*Required action*: Only the lines below from the one containing "GR Util All Layers;0.234;;-0.000362" to the one containing "DP Worst Slack;0.202;ns;-0.708 ns" should be repeated, both included and unchanged.

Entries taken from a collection
○ ○ ○

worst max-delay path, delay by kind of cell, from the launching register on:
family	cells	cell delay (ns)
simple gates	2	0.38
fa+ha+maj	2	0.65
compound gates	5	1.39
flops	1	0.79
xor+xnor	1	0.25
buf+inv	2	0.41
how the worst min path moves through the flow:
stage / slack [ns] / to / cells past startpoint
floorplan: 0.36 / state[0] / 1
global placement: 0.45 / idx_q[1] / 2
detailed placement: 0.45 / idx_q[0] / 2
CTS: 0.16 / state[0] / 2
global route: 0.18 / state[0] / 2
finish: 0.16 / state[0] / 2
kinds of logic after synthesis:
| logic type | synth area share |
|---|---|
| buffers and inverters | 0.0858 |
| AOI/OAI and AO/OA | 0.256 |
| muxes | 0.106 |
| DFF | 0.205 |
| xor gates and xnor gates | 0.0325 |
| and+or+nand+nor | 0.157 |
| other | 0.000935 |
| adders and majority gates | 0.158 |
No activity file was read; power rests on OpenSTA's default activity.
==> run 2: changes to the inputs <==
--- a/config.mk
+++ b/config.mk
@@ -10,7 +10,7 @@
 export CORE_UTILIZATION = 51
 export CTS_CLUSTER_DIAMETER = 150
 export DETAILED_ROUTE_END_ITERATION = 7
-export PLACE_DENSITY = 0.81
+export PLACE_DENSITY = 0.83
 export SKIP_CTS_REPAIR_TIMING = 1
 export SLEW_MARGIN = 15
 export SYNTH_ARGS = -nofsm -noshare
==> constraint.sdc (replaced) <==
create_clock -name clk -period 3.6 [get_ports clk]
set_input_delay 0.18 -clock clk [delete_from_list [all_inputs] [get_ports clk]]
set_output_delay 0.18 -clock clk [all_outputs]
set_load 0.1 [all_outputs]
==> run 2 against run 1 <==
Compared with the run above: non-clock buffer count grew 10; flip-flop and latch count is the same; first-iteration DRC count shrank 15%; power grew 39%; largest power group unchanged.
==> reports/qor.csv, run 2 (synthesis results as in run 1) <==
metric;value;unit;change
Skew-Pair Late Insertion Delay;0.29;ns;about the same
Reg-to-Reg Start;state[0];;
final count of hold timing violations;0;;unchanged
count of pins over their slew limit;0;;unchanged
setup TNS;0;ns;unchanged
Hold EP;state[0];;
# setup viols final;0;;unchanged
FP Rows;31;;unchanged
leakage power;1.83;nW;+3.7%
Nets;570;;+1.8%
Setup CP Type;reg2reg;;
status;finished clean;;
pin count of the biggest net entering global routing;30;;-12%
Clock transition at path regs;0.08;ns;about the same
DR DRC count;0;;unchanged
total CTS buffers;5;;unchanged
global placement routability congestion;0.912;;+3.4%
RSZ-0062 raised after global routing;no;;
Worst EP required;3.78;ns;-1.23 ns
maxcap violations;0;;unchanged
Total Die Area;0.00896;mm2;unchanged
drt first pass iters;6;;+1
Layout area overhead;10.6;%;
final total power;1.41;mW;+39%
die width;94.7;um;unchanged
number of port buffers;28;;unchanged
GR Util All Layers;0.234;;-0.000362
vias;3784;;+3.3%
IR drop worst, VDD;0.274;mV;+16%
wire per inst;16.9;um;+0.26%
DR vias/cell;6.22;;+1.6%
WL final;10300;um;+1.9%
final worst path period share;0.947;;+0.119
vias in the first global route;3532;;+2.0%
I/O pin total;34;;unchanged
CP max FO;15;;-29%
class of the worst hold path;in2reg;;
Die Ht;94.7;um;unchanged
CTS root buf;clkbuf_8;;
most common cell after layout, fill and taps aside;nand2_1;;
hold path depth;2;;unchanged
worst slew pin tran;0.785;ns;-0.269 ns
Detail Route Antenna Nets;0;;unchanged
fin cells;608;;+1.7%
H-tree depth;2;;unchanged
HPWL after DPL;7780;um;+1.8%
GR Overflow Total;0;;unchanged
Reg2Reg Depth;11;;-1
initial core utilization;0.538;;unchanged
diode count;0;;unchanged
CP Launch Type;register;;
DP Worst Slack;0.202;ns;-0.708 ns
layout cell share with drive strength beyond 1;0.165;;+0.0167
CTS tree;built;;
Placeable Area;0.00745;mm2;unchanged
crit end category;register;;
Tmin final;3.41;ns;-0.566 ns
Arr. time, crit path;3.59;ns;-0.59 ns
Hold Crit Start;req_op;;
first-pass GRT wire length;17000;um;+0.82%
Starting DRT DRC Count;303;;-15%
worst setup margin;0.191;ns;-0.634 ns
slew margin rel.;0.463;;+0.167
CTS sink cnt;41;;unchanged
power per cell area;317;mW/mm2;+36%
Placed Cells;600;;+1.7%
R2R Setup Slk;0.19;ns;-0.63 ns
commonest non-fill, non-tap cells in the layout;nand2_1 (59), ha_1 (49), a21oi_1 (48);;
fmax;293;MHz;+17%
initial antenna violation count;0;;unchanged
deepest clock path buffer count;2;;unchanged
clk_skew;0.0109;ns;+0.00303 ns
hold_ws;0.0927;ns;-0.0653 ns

○ ○ ○

*Answer to this exercise*:
GR Util All Layers;0.234;;-0.000362
vias;3784;;+3.3%
IR drop worst, VDD;0.274;mV;+16%
wire per inst;16.9;um;+0.26%
DR vias/cell;6.22;;+1.6%
WL final;10300;um;+1.9%
final worst path period share;0.947;;+0.119
vias in the first global route;3532;;+2.0%
I/O pin total;34;;unchanged
CP max FO;15;;-29%
class of the worst hold path;in2reg;;
Die Ht;94.7;um;unchanged
CTS root buf;clkbuf_8;;
most common cell after layout, fill and taps aside;nand2_1;;
hold path depth;2;;unchanged
worst slew pin tran;0.785;ns;-0.269 ns
Detail Route Antenna Nets;0;;unchanged
fin cells;608;;+1.7%
H-tree depth;2;;unchanged
HPWL after DPL;7780;um;+1.8%
GR Overflow Total;0;;unchanged
Reg2Reg Depth;11;;-1
initial core utilization;0.538;;unchanged
diode count;0;;unchanged
CP Launch Type;register;;
DP Worst Slack;0.202;ns;-0.708 ns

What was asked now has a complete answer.